The Bank of England has produced its latest inflation report and the Governor, Sir Mervyn King, believes that there is “grounds for optimism”. The problem with this is that the Bank has been consistently overoptimistic about the prospects for inflation and output since the financial crisis and the onset of recession. Is this time different?
Prospects for Inflation
The Bank has an inflation target of 2%. Its latest forecast suggests that this target will not be hit until the end of 2014 (see chart).
But as the chart shows, the Bank’s recent record suggests that this is unlikely, as it has consistently overshot its target. How has the Bank reconciled its loose monetary policy with high inflation? The frequent refrain is time lags – that monetary policy takes two years to have an impact on inflation. Another excuse prominent in the latest report is that there are many inflationary pressures that the Bank cannot control – such as university tuition fees and domestic energy bills. Simply, the Bank is now acknowledging that it can only influence core ‘demand pull’ inflation and has little influence on cost-push inflation.
Prospects for Output
The Bank expects the economy to remain weak in the near term but with return to normal in 2014. But the Bank has an appalling record on forecasting output. Look at the chart: it had no idea that the crisis was coming and it missed the double dip – but it continues to forecast a return to normal.

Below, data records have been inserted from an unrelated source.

[config.mk]
export PLATFORM = sky130hd
export DESIGN_NAME = vga_sprite_engine
export DESIGN_NICKNAME = d
export VERILOG_FILES = /design/src/rtl/vga_pkg.sv /design/src/rtl/vga_timing_gen.sv /design/src/rtl/vga_sprite_engine.sv
export SDC_FILE = /design/constraint.sdc
export NUM_CORES = 1
export LEC_CHECK = 0
export ABC_AREA = 1
export CAP_MARGIN = 20
export CORE_ASPECT_RATIO = 1.4
export CORE_MARGIN = 2
export CORE_UTILIZATION = 30
export CTS_CLUSTER_SIZE = 40
export DETAILED_ROUTE_END_ITERATION = 6
export PLACE_DENSITY = 0.5
export SLEW_MARGIN = 15
export SYNTH_ARGS = -nofsm -noshare
export SYNTH_HDL_FRONTEND = slang
export SYNTH_SLANG_ARGS = --single-unit
[constraint.sdc]
create_clock -name HCLK -period 2.98 [get_ports HCLK]
set_input_delay 0.447 -clock HCLK [delete_from_list [all_inputs] [get_ports HCLK]]
set_output_delay 0.447 -clock HCLK [all_outputs]
set_load 0.01 [all_outputs]
[src/rtl/vga_pkg.sv]
// Shared VGA definitions: default 640x480@60 timing, rgb12 packing and colour constants.
package vga_pkg;

  localparam int H_VIS   = 640;
  localparam int H_FP    = 16;
  localparam int H_SYNC  = 96;
  localparam int H_BP    = 48;
  localparam int H_TOTAL = H_VIS + H_FP + H_SYNC + H_BP;

  localparam int V_VIS   = 480;
  localparam int V_FP    = 10;
  localparam int V_SYNC  = 2;
  localparam int V_BP    = 33;
  localparam int V_TOTAL = V_VIS + V_FP + V_SYNC + V_BP;

  localparam int HS_START = H_VIS + H_FP;
  localparam int HS_END   = HS_START + H_SYNC;
  localparam int VS_START = V_VIS + V_FP;
  localparam int VS_END   = VS_START + V_SYNC;

  // Colour word is {R,G,B}, 4 bits each, R in the top nibble.
  typedef struct packed {
    logic [3:0] r;
    logic [3:0] g;
    logic [3:0] b;
  } rgb12_t;

  localparam logic [11:0] SPRITE_RGB_DEF = 12'hF00;
  localparam logic [11:0] BG_RGB_DEF     = 12'h00F;
  localparam logic [11:0] BORDER_RGB     = 12'hFFF;
  localparam logic [11:0] BLANK_RGB      = 12'h000;

endpackage

[src/rtl/vga_timing_gen.sv]
// Pixel-enable divider, h/v counters, sync/active flags and the per-frame latch strobe.
module vga_timing_gen
  import vga_pkg::*;
#(
  parameter int CLK_DIV = 2,
  parameter int H_VIS   = vga_pkg::H_VIS,
  parameter int H_FP    = vga_pkg::H_FP,
  parameter int H_SYNC  = vga_pkg::H_SYNC,
  parameter int H_BP    = vga_pkg::H_BP,
  parameter int V_VIS   = vga_pkg::V_VIS,
  parameter int V_FP    = vga_pkg::V_FP,
  parameter int V_SYNC  = vga_pkg::V_SYNC,
  parameter int V_BP    = vga_pkg::V_BP
) (
  input  logic        clk,
  input  logic        rst_n,
  output logic        pix_en,
  output logic [15:0] h_cnt,
  output logic [15:0] v_cnt,
  output logic        hs,
  output logic        vs,
  output logic        active,
  output logic        frame_start
);

  localparam int DW = (CLK_DIV > 1) ? $clog2(CLK_DIV) : 1;
  localparam logic [DW-1:0] DIV_LAST = DW'(CLK_DIV - 1);
  localparam logic [15:0] H_LAST   = 16'(H_VIS + H_FP + H_SYNC + H_BP - 1);
  localparam logic [15:0] V_LAST   = 16'(V_VIS + V_FP + V_SYNC + V_BP - 1);
  localparam logic [15:0] H_VIS_W  = 16'(H_VIS);
  localparam logic [15:0] V_VIS_W  = 16'(V_VIS);
  localparam logic [15:0] HS_LO    = 16'(H_VIS + H_FP);
  localparam logic [15:0] HS_HI    = 16'(H_VIS + H_FP + H_SYNC);
  localparam logic [15:0] VS_LO    = 16'(V_VIS + V_FP);
  localparam logic [15:0] VS_HI    = 16'(V_VIS + V_FP + V_SYNC);

  logic [DW-1:0] div_cnt;

  assign pix_en = (div_cnt == DIV_LAST);

  always_ff @(posedge clk or negedge rst_n) begin
    if (!rst_n) begin
      div_cnt <= '0;
      h_cnt   <= '0;
      v_cnt   <= '0;
    end else begin
      div_cnt <= pix_en ? '0 : div_cnt + 1'b1;
      if (pix_en) begin
        if (h_cnt == H_LAST) begin
          h_cnt <= '0;
          v_cnt <= (v_cnt == V_LAST) ? '0 : v_cnt + 16'd1;
        end else begin
          h_cnt <= h_cnt + 16'd1;
        end
      end
    end
  end

  assign hs     = !((h_cnt >= HS_LO) && (h_cnt < HS_HI));
  assign vs     = !((v_cnt >= VS_LO) && (v_cnt < VS_HI));
  assign active = (h_cnt < H_VIS_W) && (v_cnt < V_VIS_W);

  // Fires at the start of the first blank line, so a new position never lands mid-picture.
  assign frame_start = pix_en && (h_cnt == 16'd0) && (v_cnt == V_VIS_W);

endmodule

[src/rtl/vga_sprite_engine.sv]
// Solid square sprite over solid background on VGA timing; position resampled once per frame.
// Optional build macro VGA_BORDER_EN draws a white one-pixel frame around the active area.
module vga_sprite_engine
  import vga_pkg::*;
#(
  parameter int          CLK_DIV     = 2,
  parameter int          H_VIS       = vga_pkg::H_VIS,
  parameter int          H_FP        = vga_pkg::H_FP,
  parameter int          H_SYNC      = vga_pkg::H_SYNC,
  parameter int          H_BP        = vga_pkg::H_BP,
  parameter int          V_VIS       = vga_pkg::V_VIS,
  parameter int          V_FP        = vga_pkg::V_FP,
  parameter int          V_SYNC      = vga_pkg::V_SYNC,
  parameter int          V_BP        = vga_pkg::V_BP,
  parameter int          SPRITE_SIZE = 32,
  parameter logic [11:0] SPRITE_RGB  = SPRITE_RGB_DEF,
  parameter logic [11:0] BG_RGB      = BG_RGB_DEF
) (
  input  logic        HCLK,
  input  logic        HRESETn,
  input  logic [31:0] position,
  output logic [3:0]  vgaR,
  output logic [3:0]  vgaG,
  output logic [3:0]  vgaB,
  output logic        vgaHS,
  output logic        vgaVS
);

  localparam logic [15:0] X_MAX = 16'(H_VIS - SPRITE_SIZE);
  localparam logic [15:0] Y_MAX = 16'(V_VIS - SPRITE_SIZE);
  localparam logic [15:0] SIZE  = 16'(SPRITE_SIZE);

  logic        pix_en, hs, vs, active, frame_start;
  logic [15:0] h_cnt, v_cnt;
  logic [15:0] x_l, y_l;
  logic        hit;
  rgb12_t      rgb_d, rgb_q;
  logic        hs_q, vs_q;

  function automatic logic [15:0] clamp16(input logic [15:0] val, input logic [15:0] lim);
    return (val > lim) ? lim : val;
  endfunction

  vga_timing_gen #(
    .CLK_DIV (CLK_DIV),
    .H_VIS   (H_VIS),  .H_FP (H_FP), .H_SYNC (H_SYNC), .H_BP (H_BP),
    .V_VIS   (V_VIS),  .V_FP (V_FP), .V_SYNC (V_SYNC), .V_BP (V_BP)
  ) u_timing (
    .clk         (HCLK),
    .rst_n       (HRESETn),
    .pix_en      (pix_en),
    .h_cnt       (h_cnt),
    .v_cnt       (v_cnt),
    .hs          (hs),
    .vs          (vs),
    .active      (active),
    .frame_start (frame_start)
  );

  // x_l <= X_MAX keeps x_l+SIZE inside 16 bits, so the window test cannot wrap.
  assign hit = active
            && (h_cnt >= x_l) && (h_cnt < x_l + SIZE)
            && (v_cnt >= y_l) && (v_cnt < y_l + SIZE);

`ifdef VGA_BORDER_EN
  logic on_border;
  assign on_border = (h_cnt == 16'd0) || (h_cnt == 16'(H_VIS - 1))
                  || (v_cnt == 16'd0) || (v_cnt == 16'(V_VIS - 1));
`endif

  always_comb begin
    rgb_d = rgb12_t'(BLANK_RGB);
    if (active) begin
      rgb_d = hit ? rgb12_t'(SPRITE_RGB) : rgb12_t'(BG_RGB);
`ifdef VGA_BORDER_EN
      if (on_border) rgb_d = rgb12_t'(BORDER_RGB);
`endif
    end
  end

  always_ff @(posedge HCLK or negedge HRESETn) begin
    if (!HRESETn) begin
      x_l   <= '0;
      y_l   <= '0;
      rgb_q <= rgb12_t'(BLANK_RGB);
      hs_q  <= 1'b1;
      vs_q  <= 1'b1;
    end else if (pix_en) begin
      if (frame_start) begin
        x_l <= clamp16(position[15:0],  X_MAX);
        y_l <= clamp16(position[31:16], Y_MAX);
      end
      rgb_q <= rgb_d;
      hs_q  <= hs;
      vs_q  <= vs;
    end
  end

  assign vgaR  = rgb_q.r;
  assign vgaG  = rgb_q.g;
  assign vgaB  = rgb_q.b;
  assign vgaHS = hs_q;
  assign vgaVS = vs_q;

endmodule

Yosys cells after proc, flatten, opt, wreduce, memory -nomap -nowiden
Cells that the tools add are included.
{ "word_totals": {"register_bits": 79, "latchBits": 0, "ramBits": 0, "romBits": 0, "input_bits": 34, "word_cells": 51, "memories": 0} }
{ "classes": {"n_addsub": 5, "mul": 0, "div": 0, "order_cmp": 12, "eq_ne": 3, "shift": 0, "muxes": 7, "bitwise": 0, "n_reduce_logical": 14} }
{ "op_table": {"columns": ["op", "n"], "rows": [
  ["$mux W16", 4],
  ["$add A16 B1 Y16 const B", 2],
  ["$add A16 B6 Y16 const B", 2],
  ["$eq A16 B10 Y1 const B", 2],
  ["$ge A16 B16 Y1", 2],
  ["$lt A16 B10 Y1 const B", 2],
  ["$lt A16 B16 Y1", 2],
  ["$lt A16 B9 Y1 const B", 2],
  ["$mux W12", 2],
  ["$eq A16 B9 Y1 const B", 1],
  ["$ge A16 B10 Y1 const B", 1],
  ["$ge A16 B9 Y1 const B", 1],
  ["$gt A16 B10 Y1 const B", 1],
  ["$gt A16 B9 Y1 const B", 1],
  ["$logic_not A16 Y1", 1],
  ["$logic_and A1 B1 Y1", 9],
  ["$reduce_and A2 Y1", 2],
  ["$logic_not A1 Y1", 2],
  ["$add A1 B1 Y1 const B", 1],
  ["$mux W1", 1]
]} }

Logic depth before layout (Yosys ltp)
Gate-level depths: netlist of the first run.
{ "depth": {"word_depth": 8, "depth_mapped": 20, "mapped_depth_nobuf": 20} }

Modules after synthesis
A second synthesis of the first run with hierarchy kept.
{ "unflattened": {"hier_cells": 734, "area_unflattened_um2": 5401.4} }
{ "by_module_without_submodules": {"columns": ["mod", "instances", "cells_per_inst", "area_each_um2", "seq_area_each_um2"], "rows": [
  ["vga_sprite_engine", 1, 420, 3211.8, 903.4],
  ["vga_timing_gen", 1, 314, 2189.6, 825.8]
]} }

Worst setup path before layout of the first run
Ideal clock, no wire load.
{ "synth_timing": {"path_kind": "register -> register", "from": "register x_l[7]", "to": "register rgb_q (netlist bit vgaB[2])", "setup_time_ps": 116, "t_arrival_ps": 2204, "required_time_ps": 2864, "setup_slack_ps": 659, "stages_incl_launch_ff": 19, "path_buffers": 0, "period_less_slack_ps": 2321, "cell_sequence": "dfrtp_1 > inv_1 > nor4_1 > nand3_1 > nor3_1 > xor2_1 > ha_1 > nand2_1 > nand3_1 > nor2_1 > nand2_1 > inv_1 > nand2_1 > nor2_1 > nand2_1 > nor2_1 > nand2_1 > nand2_1 > nand2_1"} }
{ "synth_between": {"elab_chain_cells": 7, "word_cells_on_any_way": 9, "cone_classes": "add/sub: 1; order compare: 2; mux: 2; reduce/logical: 4"} }
{ "synth_rtl": {"columns": ["item", "line", "text"], "rows": [
  ["from (decl)", "vga_sprite_engine.sv:35", "logic [15:0] x_l, y_l;"],
  ["from (signal assigned)", "vga_sprite_engine.sv:90", "x_l <= clamp16(position[15:0], X_MAX);"],
  ["$add A16 B6 Y16 or $ge A16 B16 Y1 (tied branches)", "vga_sprite_engine.sv:62", "&& (h_cnt >= x_l) && (h_cnt < x_l + SIZE)"],
  ["$lt A16 B16 Y1 or $logic_and A1 B1 Y1 (tied branches)", "vga_sprite_engine.sv:62", null],
  ["$logic_and A1 B1 Y1 (*)", "vga_sprite_engine.sv:62", null],
  ["$logic_and A1 B1 Y1 (*) (2 in a row)", "vga_sprite_engine.sv:63", "&& (v_cnt >= y_l) && (v_cnt < y_l + SIZE);"],
  ["$mux W12 (*)", "vga_sprite_engine.sv:74", "rgb_d = hit ? rgb12_t'(SPRITE_RGB) : rgb12_t'(BG_RGB);"],
  ["$mux W12 (*)", "vga_sprite_engine.sv:73", "if (active) begin"],
  ["to (signal assigned)", "vga_sprite_engine.sv:85", "rgb_q <= rgb12_t'(BLANK_RGB);"],
  ["to (signal assigned)", "vga_sprite_engine.sv:93", "rgb_q <= rgb_d;"],
  ["to (decl)", "vga_sprite_engine.sv:37", "rgb12_t rgb_d, rgb_q;"]
]} }
Mark *: on every way between the ends. The rest lies on a longest branch, timed or not.
A chain may end at the register's enable or synchronous reset.

Worst setup path in the final report of the first run
Same ends and word-level chain as after synthesis.

==> qor.yml, run 1 <==
h-tree-depth: 3
areaGrowthSynthToFinish_pct: 18.4
maxSlewViolCount: 0
drt_first_pass_iters: 4
ys_ff_latch: 69
endpoint_kind: "flip-flop"
boundaryPins: 48
setup_viol: 0
wl_per_cell_um: 13.9
port_buffers: 43
p_int_uw: 1760
viasPerCell: 4.80
path_class: "reg -> reg"
clkSinkCount: 69
clkSlewWorstSetupHoldPaths_ps: 60
synth_area_per_cell_um2: 7.74
dr_total_vias: 4369
fin_skew_ps: 4.56
drive_gt1_share_pct: 6.51
grt_pass1_wl_mm: 20.8
synth_top_flop_cell: "dfrtp_1"
worst_pin_slew_ps: 582
yosys_warnings: 0
p_sw_uw: 444
wl_mm: 12.6
swShare_pct: 20.2
required_ps: 3210
first_global_vias: 4445
antenna_found_initial: 0
routabilityCongestion: 0.820
finalHoldViolations: 0
core_um2: 16700
grt-ovfl-total: 0
seq_area_frac_synth_pct: 33.9
fillers: 1784
slew_headroom_pct: 60.8
yosys.area.top_type_share_pct: 32.9
syn_area_um2: 5100
peakVddDrop_v: 0.000255
min-delay-path-class: "in -> async"
p_leak_uw: 0.00297
drc: 0
p_comb_share_pct: 3.7
rsz0062_at_grt: "false"
post_cts_buffers: 0
cpMostUsedCell: "nand2_1"
cts_buffers: 9
cts_tree: "done"
fmax_mhz: 385
pwr-share-clk_pct: 53.7
min_period_ps: 2590
power_density_nw_per_um2: 365
timing.final.crit_share_pct: 87.1
synth-edff-count: 0
outcome: "finished, final reports clean"
syn_inst: 659
cp_top_family: "simple AND/OR/NAND/NOR gates"
drtIter0Drc: 215
nNetsFinal: 796
synth_cell_types: 45
ys_top_cells_by_area: "dfrtp_1 (33%), ha_1 (15%), nand2_1 (9.1%)"
insertion_delay_ps: 340
grt_use_total_pct: 14.6
crit_start: "x_l[7]"
crit_path_max_fanout: 4
p_total_uw: 2200
die-area_um2: 18100
cp_cell_sequence: "inv_1 > nor4_2 > nand3_1 > nor3_1 > xor2_1 > ha_1 > nand2_1 > nand3_1 > nor2_1 > nand2_1 > inv_1 > nand2_1 > nor2_1 > nand2_1 > nor2_1 > nand2_1 > nand2_1 > nand2_1"
dpl.hpwl_mm: 10.1
ant_nets: 0
start_util_pct: 30.6
synth_top_area_cell: "dfrtp_1"
cpMaxStageDelayCell: "dfrtp_1"
cts_buffer_depth: 2
timing.rr.start: "x_l[7]"
grt_max_degree: 70
whs_ps: 124
cp_slowest_stage_delay_ps: 390
die_x_um: 114
drv_cap: 0
die_h_um: 158
start_kind: "flip-flop"
ctsRootBufferMaster: "clkbuf_16"
critPathBufInv: 2
p_seq_share_pct: 42.6
core.rowCount: 56
num_antenna_cells: 0
tns_ps: 0
async_flop_share_pct: 100
cp.arrival_ps: 2830
[placed cells by master (no fill, tap or decap), drive strengths merged, types with 10 or more instances in the layout]
cell type      netlist  layout
xor2                22      22
a21oi               40      40
nand3               37      37
nor3                25      25
nor2                79      79
nand2              125     125
clkbuf               2      12
o21ai               24      24
inv                102     102
nand4               16      16
nor4                10      10
dfrtp               67      67
ha                  60      60
clkdlybuf4s50        0      42
[cell usage after synthesis, types with 4 or more instances]
cell type	count
xnor2_1	6
nand3_1	34
nand3b_1	4
o22ai_1	6
dfrtp_1	67
a21oi_1	40
ha_1	60
nand4_1	15
nor3_1	22
o21a_1	4
inv_2	5
nand2_1	123
nor4_1	10
inv_1	97
xor2_1	22
buf_4	13
o21ai_0	22
nor2_1	72
nor2_2	5
[what timing repair did]
item / 4_1_cts / 5_1_grt
resized for setup: 0 / 1
hold buffers: 0 / 0
setup endpoints to repair: 0 / 1
[metrics by stage]
| step | instance area (µm²) | util, % | instances | setup slack (ps) |
|---|---|---|---|---|
| 6_report | 6040 | 36.2 | 910 | 385 |
| 5_1_grt | 6040 | 36.2 | 910 | 81.4 |
| 4_1_cts | 6030 | 36.2 | 910 | 296 |
| 3_5_place_dp | 5700 | 34.2 | 894 | 306 |
| 3_3_place_gp | 5700 | 34.2 | 894 | 390 |
| 2_1_floorplan | 5110 | - | 662 | 659 |
[worst paths after layout]
kind	to	slack (ps)	cells past startpoint
min in group HCLK	x_l[0]	490	2
setup reg to reg	vgaB[2]	390	18
setup / recovery	vgaB[2]	390	18
hold / removal	y_l[10]	120	2
max in group asynchronous	vgaVS	2470	2
hold reg to reg	x_l[0]	490	2
[worst register-to-register path, stage by stage, from the launching register on]
cell	delay, ps
dfrtp_1	390
inv_1	100
nor4_2	320
nand3_1	180
nor3_1	220
xor2_1	170
ha_1	260
nand2_1	70
nand3_1	80
nor2_1	110
nand2_1	50
inv_1	50
nand2_1	50
nor2_1	80
nand2_1	70
nor2_1	120
nand2_1	60
nand2_1	50
nand2_1	40
[kinds of logic after synthesis]
| family | after synthesis | synth area share [%] |
|---|---|---|
| adders and majority gates | 60 | 14.7 |
| DFF | 69 | 33.9 |
| buffers and inverters | 119 | 9.89 |
| xor gates and xnor gates | 29 | 5.13 |
| other | 1 | 0.0735 |
| and+or+nand+nor | 299 | 27.4 |
| AOI/OAI and AO/OA | 82 | 8.93 |
[routing by layer]
layer | vias up | track usage, % | share of wire [%]
li1 | 2241 | - | -
met5 | - | 0 | 0
met2 | 60 | 28.5 | 55
met4 | 0 | 5.92 | 2.2
met1 | 2047 | 15.8 | 40
met3 | 21 | 1.64 | 2.3
[final cells by class]
| cell class | instances | area (µm²) | area share (%) |
|---|---|---|---|
| flip-flops and latches | 69 | 1730 | 28.6 |
| well taps | 203 | 254 | 4.21 |
| inverters | 102 | 383 | 6.34 |
| repair buffers | 46 | 460 | 7.63 |
| clock inverters | 4 | 70.1 | 1.16 |
| clock buffers | 12 | 256 | 4.25 |
| multi-input cells | 474 | 2880 | 47.8 |
[flip-flops by register name, indices dropped and copies added, names as in the netlist]
| signal | cells |
|---|---|
| u_timing.h_cnt | 16 |
| u_timing.pix_en | 1 |
| u_timing.v_cnt | 16 |
| vgaB | 1 |
| vgaHS | 1 |
| vgaR | 1 |
| vgaVS | 1 |
| x_l | 16 |
| y_l | 16 |
[power by group through the flow]
| stage | clock network (µW) | logic (µW) | registers (µW) |
|---|---|---|---|
| after floorplan | 0 | 16.1 | 955 |
| after global placement | 0 | 82.3 | 954 |
| after detailed placement | 0 | 83.5 | 954 |
| after CTS | 1220 | 83.6 | 938 |
| after global routing | 1240 | 91.0 | 937 |
| final | 1180 | 81.2 | 938 |
Power figures use the tool's default switching activity.
==> run 2: changes to the inputs <==
ABC_AREA = not set   (was 1)
CTS_CLUSTER_SIZE = 12   (was 40)
PLACE_DENSITY = 0.51   (was 0.5)
==> run 2 against run 1 <==
Compared with the run above: combinational power decreased by 2.7%; flip-flop and latch count unchanged; wire length down 7.8%; largest power group unchanged; hold slack better by 49 ps; first-iteration DRC count decreased by 58%; critical endpoint unchanged; non-clock buffer count grew 5.
==> qor.yml, run 2 <==
fin_cells: 750  # -18%
ctsResizeCount: 0  # unchanged
port_buffers: 43  # unchanged
final-seq-area_um2: 1730  # unchanged
grt_max_degree: 41  # -41%
drt_first_pass_iters: 4  # unchanged
cp.arrival_ps: 2930  # +100 ps
min-delay-path-class: "in -> async"
placed_cells: 735  # -18%
required_ps: 3200  # about the same
cts_buffer_depth: 2  # unchanged
rsz0062_at_grt: "false"
viasPerCell: 5.10  # +6.2%
yosys_warnings: 0  # unchanged
timing.final.crit_share_pct: 90.8  # +3.8 points
drtIter0Drc: 90  # -58%
start_kind: "flip-flop"
start_util_pct: 30.3  # -0.27 points
clkSinkCount: 69  # unchanged
min_period_ps: 2710  # +112 ps
multi_input_area_um2: 2740  # -5.1%
fin_skew_ps: 6.50  # +1.94 ps
path_class: "reg -> reg"
endpoint_kind: "flip-flop"
synth_top_flop_cell: "dfrtp_1"
timing.rr.start: "x_l[7]"
tns_ps: 0  # unchanged
h-tree-depth: 3  # unchanged
regToRegEndpoint: "vgaB[2]"
p_leak_uw: 0.00254  # -15%
ys_ff_latch: 69  # unchanged
wl_mm: 11.6  # -7.8%
areaGrowthSynthToFinish_pct: 20.1
power_density_nw_per_um2: 365  # about the same
drc: 0  # unchanged
fillers: 1587  # -11%
antenna_found_initial: 0  # unchanged
synth_top_area_cell: "dfrtp_1"
core.rowCount: 54  # -3.6%
syn_area_um2: 4690  # -8.0%
cpMaxStageDelayCell: "dfrtp_1"
setup_viol: 0  # unchanged
mostFrequentLayoutCell: "dfrtp_1"
yosys.area.top_type_share_pct: 35.8  # +2.9 points
grt_use_total_pct: 15.2  # +0.59 points
ctsRootBufferMaster: "clkbuf_16"
clkSlewWorstSetupHoldPaths_ps: 60  # about the same
die_x_um: 110  # -4.0%
synth-edff-count: 0  # unchanged
insertion_delay_ps: 330  # about the same
post_cts_buffers: 0  # unchanged
nNetsFinal: 644  # -19%
peakVddDrop_v: 0.000205  # -20%
ant_nets: 0  # unchanged
die_h_um: 152  # -4.0%
cp_slowest_stage_delay_ps: 420  # +30 ps
die-area_um2: 16700  # -7.8%
postCtsHoldBufs: 0  # unchanged
regToRegSetupSlack_ps: 270  # -110 ps
grt_pass1_wl_mm: 19.9  # -4.4%
cp_cell_sequence: "inv_1 > nor3_1 > nand3_1 > nor3_1 > xnor2_1 > ha_1 > a21o_1 > a21o_1 > a21oi_1 > o2111ai_1 > o21a_1"
reg2reg_depth: 11  # -7
synth_commonest_cells: "dfrtp_1 (67), ha_1 (60), inv_1 (39), nand3_1 (39)"
synth_area_per_cell_um2: 9.36  # +21%
drive_gt1_share_pct: 6.14  # -0.37 points
outcome: "finished, final reports clean"
cts_tree: "done"
synth.most_common_cell: "dfrtp_1"
crit_path_max_fanout: 4  # unchanged
p_total_uw: 2050  # -6.7%
syn_inst: 501  # -24%
synth_cell_types: 56  # +24%
drv_cap: 0  # unchanged
grt-ovfl-total: 0  # unchanged
dpl.hpwl_mm: 9.11  # -9.7%
final_cell_mix: "dfrtp_1 (67), ha_1 (60), clkdlybuf4s50_1 (42)"
core_um2: 15500  # -7.2%
cts_buffers: 9  # unchanged
first_global_vias: 4012  # -9.7%
boundaryPins: 48  # unchanged
finalHoldViolations: 0  # unchanged
worst_pin_slew_ps: 732  # +149 ps
routabilityCongestion: 0.817  # -0.37%
wl_per_cell_um: 15.5  # +12%
dr_total_vias: 3823  # -12%
fmax_mhz: 369  # -4.1%
num_antenna_cells: 0  # unchanged
seq_area_frac_synth_pct: 36.9  # +3.0 points
async_flop_share_pct: 100  # unchanged
maxSlewViolCount: 0  # unchanged
slew_headroom_pct: 50.8  # -10 points
ys_top_cells_by_area: "dfrtp_1 (36%), ha_1 (16%), xnor2_1 (6.5%)"
## run 2: cell count changes in the layout (fill, tap and decap cells not counted), sizes merged, moves of 7 or more
cell and change:
xnor2 +28, xor2 -14, a21oi -16, nand2 -90, nor3 -10, and3 +7
nor2 -49, inv -63
## run 2: how the worst max path moves through the flow
stage	start	end	slack (ps)
floorplan	y_l[7]	vgaB[2]	480
global placement	y_l[7]	vgaB[2]	320
detailed placement	y_l[7]	vgaB[2]	200
CTS	y_l[7]	vgaB[2]	210
global route	y_l[7]	vgaB[2]	30
finish	x_l[7]	vgaB[2]	270
## run 2: layer usage
layer  track usage (%)  vias to the layer above  wire length [µm]
met3              1.93                       23               326
met1              17.6                     1845              4600
met2              27.1                       68              6320
met5                 0                        -                 0
met4              7.17                        0               397
li1                  -                     1887                 -
## run 2: where the power goes
group | internal [µW] | switching (µW) | total [µW]
Clock | 643 | 392 | 1040
Combinational | 44.3 | 34.7 | 79.0
Sequential | 938 | 0.342 | 938
Total | 1630 | 427 | 2050
## run 2: cells by family after synthesis
family / share of synthesized area [%]
compound gates: 12.6
xor+xnor: 8.03
fa+ha+maj: 16.0
buf+inv: 5.26
flops: 36.9
mux: 0.240
other cells: 0.0800
simple gates: 20.9
## run 2: area by class of cell
class / instances / area share, %
clock buffer: 13 / 4.27
clock inverter: 2 / 0.622
inverter: 39 / 2.60
multi-input combinational: 380 / 48.6
sequential: 69 / 30.7
tap: 196 / 4.36
timing repair buffer: 51 / 8.84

In many ways this is product of the weaknesses of macroeconomic modelling – with virtually all macro models, a shock has a temporary impact and then the economy returns back to ‘equilibrium’. But this is reflection mainly of mathematics rather than economics. On the notion of a long-run equilibrium, Keynes got it right when he stated that: “The long run is a misleading guide to current affairs. In the long run we are all dead.”